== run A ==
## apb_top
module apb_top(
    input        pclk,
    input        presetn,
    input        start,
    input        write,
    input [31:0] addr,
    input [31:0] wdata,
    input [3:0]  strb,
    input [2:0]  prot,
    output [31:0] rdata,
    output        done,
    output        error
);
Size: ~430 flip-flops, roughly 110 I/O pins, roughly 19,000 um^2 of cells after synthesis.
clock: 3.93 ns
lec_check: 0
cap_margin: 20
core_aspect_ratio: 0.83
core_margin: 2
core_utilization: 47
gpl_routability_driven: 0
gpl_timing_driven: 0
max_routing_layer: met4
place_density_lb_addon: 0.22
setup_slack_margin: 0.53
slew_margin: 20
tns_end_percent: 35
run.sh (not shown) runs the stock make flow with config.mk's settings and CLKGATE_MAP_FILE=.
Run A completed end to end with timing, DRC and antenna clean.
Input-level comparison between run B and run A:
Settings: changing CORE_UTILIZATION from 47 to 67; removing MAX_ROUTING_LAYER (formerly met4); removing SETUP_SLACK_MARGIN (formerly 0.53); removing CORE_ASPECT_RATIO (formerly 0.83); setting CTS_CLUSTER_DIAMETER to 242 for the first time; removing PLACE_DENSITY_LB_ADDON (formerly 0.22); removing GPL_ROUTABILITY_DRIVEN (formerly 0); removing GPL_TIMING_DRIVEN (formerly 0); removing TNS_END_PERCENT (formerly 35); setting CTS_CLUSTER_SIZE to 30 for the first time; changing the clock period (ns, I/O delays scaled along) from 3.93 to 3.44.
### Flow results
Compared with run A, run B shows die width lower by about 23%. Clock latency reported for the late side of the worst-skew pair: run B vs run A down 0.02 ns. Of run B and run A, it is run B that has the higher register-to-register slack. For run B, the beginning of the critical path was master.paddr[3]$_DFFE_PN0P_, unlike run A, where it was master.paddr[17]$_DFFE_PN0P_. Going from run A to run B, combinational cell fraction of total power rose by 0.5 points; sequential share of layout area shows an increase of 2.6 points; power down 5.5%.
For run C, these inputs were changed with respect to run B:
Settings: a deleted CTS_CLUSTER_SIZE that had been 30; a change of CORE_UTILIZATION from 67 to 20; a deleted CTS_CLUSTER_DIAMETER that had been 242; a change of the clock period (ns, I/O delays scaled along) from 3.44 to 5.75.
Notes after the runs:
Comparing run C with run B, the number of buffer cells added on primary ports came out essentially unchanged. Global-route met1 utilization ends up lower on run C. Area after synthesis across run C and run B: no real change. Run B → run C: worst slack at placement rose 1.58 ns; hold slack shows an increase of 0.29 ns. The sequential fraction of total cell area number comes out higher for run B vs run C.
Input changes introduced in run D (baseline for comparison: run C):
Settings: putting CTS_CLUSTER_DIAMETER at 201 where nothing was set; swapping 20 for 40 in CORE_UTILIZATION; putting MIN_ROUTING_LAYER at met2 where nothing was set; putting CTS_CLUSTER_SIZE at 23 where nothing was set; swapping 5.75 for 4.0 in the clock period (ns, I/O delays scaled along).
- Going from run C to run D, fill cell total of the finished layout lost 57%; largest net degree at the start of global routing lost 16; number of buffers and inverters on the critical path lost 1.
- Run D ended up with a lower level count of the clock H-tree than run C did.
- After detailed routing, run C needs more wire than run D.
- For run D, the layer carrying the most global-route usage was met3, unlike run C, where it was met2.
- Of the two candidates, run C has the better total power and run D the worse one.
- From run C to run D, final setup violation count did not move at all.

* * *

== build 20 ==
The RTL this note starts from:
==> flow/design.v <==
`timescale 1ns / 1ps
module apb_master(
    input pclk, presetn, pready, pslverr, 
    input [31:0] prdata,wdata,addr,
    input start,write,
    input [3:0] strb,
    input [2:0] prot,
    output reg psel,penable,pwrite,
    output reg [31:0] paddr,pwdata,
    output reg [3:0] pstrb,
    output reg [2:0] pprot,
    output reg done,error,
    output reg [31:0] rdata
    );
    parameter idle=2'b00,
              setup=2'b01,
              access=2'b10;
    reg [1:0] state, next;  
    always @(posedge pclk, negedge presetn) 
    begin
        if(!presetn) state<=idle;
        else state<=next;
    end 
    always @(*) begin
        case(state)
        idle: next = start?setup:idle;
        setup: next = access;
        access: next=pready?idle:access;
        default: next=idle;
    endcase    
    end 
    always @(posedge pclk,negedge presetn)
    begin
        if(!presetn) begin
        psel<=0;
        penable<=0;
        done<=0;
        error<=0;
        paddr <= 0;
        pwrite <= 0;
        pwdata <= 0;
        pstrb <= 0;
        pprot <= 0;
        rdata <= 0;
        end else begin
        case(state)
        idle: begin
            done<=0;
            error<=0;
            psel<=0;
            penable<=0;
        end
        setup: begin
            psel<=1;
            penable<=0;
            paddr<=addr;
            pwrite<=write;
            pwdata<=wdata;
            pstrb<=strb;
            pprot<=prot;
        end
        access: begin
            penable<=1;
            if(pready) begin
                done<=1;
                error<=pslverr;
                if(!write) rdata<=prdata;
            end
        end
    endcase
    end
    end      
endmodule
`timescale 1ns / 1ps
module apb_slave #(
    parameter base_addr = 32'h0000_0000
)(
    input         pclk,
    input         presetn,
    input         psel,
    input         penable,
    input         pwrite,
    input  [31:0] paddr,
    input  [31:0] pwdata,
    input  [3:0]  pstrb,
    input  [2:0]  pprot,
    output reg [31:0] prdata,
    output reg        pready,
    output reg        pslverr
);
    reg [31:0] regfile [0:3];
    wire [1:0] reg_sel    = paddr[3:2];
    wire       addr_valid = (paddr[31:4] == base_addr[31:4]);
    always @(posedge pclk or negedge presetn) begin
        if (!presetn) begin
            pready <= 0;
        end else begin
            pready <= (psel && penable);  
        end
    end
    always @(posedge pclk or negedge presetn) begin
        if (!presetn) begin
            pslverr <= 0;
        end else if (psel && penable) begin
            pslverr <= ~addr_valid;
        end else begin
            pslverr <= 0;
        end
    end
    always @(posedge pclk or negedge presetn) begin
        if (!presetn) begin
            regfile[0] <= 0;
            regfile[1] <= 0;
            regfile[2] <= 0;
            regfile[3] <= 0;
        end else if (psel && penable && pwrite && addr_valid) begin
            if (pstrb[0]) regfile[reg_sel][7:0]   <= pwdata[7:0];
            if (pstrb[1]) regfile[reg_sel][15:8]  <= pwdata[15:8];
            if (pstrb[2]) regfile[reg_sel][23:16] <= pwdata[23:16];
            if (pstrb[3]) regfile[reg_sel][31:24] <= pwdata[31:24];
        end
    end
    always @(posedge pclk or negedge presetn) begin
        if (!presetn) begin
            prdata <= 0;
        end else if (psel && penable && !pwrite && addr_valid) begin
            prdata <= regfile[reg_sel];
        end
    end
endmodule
######
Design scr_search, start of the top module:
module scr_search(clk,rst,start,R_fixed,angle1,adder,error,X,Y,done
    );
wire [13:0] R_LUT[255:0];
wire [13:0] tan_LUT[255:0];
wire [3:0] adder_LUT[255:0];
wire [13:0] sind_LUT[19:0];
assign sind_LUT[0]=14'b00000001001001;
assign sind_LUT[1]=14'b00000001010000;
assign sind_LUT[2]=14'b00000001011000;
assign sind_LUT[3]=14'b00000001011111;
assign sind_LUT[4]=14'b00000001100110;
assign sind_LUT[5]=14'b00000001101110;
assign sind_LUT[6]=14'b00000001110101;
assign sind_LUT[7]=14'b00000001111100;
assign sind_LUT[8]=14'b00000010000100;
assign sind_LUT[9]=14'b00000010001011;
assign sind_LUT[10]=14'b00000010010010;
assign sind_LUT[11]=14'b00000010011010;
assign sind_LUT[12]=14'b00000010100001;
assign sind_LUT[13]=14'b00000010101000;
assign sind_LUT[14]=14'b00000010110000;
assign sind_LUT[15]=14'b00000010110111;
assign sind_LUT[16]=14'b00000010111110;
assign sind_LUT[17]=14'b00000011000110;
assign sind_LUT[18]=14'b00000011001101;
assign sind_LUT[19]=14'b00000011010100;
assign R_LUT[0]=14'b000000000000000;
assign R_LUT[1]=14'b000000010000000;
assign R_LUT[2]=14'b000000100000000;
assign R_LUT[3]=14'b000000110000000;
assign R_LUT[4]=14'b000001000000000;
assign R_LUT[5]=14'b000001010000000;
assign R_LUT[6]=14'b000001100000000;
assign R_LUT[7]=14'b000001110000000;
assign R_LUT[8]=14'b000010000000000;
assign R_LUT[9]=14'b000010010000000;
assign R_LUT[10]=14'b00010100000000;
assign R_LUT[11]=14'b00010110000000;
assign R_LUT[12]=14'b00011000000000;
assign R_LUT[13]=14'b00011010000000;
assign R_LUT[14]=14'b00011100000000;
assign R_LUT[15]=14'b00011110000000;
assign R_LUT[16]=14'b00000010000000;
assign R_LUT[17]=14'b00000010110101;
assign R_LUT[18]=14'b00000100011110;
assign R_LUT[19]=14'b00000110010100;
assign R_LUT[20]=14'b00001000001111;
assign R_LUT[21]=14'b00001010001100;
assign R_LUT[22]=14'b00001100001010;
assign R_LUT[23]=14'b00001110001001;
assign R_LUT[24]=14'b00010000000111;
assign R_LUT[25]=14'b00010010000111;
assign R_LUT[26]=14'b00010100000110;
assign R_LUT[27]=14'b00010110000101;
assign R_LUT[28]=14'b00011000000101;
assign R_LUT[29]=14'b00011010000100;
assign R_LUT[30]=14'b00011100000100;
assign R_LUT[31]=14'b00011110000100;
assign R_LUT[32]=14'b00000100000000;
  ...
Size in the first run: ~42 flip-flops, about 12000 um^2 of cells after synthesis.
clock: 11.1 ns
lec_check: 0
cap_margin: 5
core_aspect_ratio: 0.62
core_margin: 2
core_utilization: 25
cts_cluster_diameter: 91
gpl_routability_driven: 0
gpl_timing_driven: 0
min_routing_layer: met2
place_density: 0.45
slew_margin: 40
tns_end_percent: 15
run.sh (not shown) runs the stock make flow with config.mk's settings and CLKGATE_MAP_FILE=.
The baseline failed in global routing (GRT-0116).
######
__WHAT YOU WILL DO__: For the string "baseline", count the matching lines in the listing and give that number by itself.

__WRITTEN RESPONSE__: 2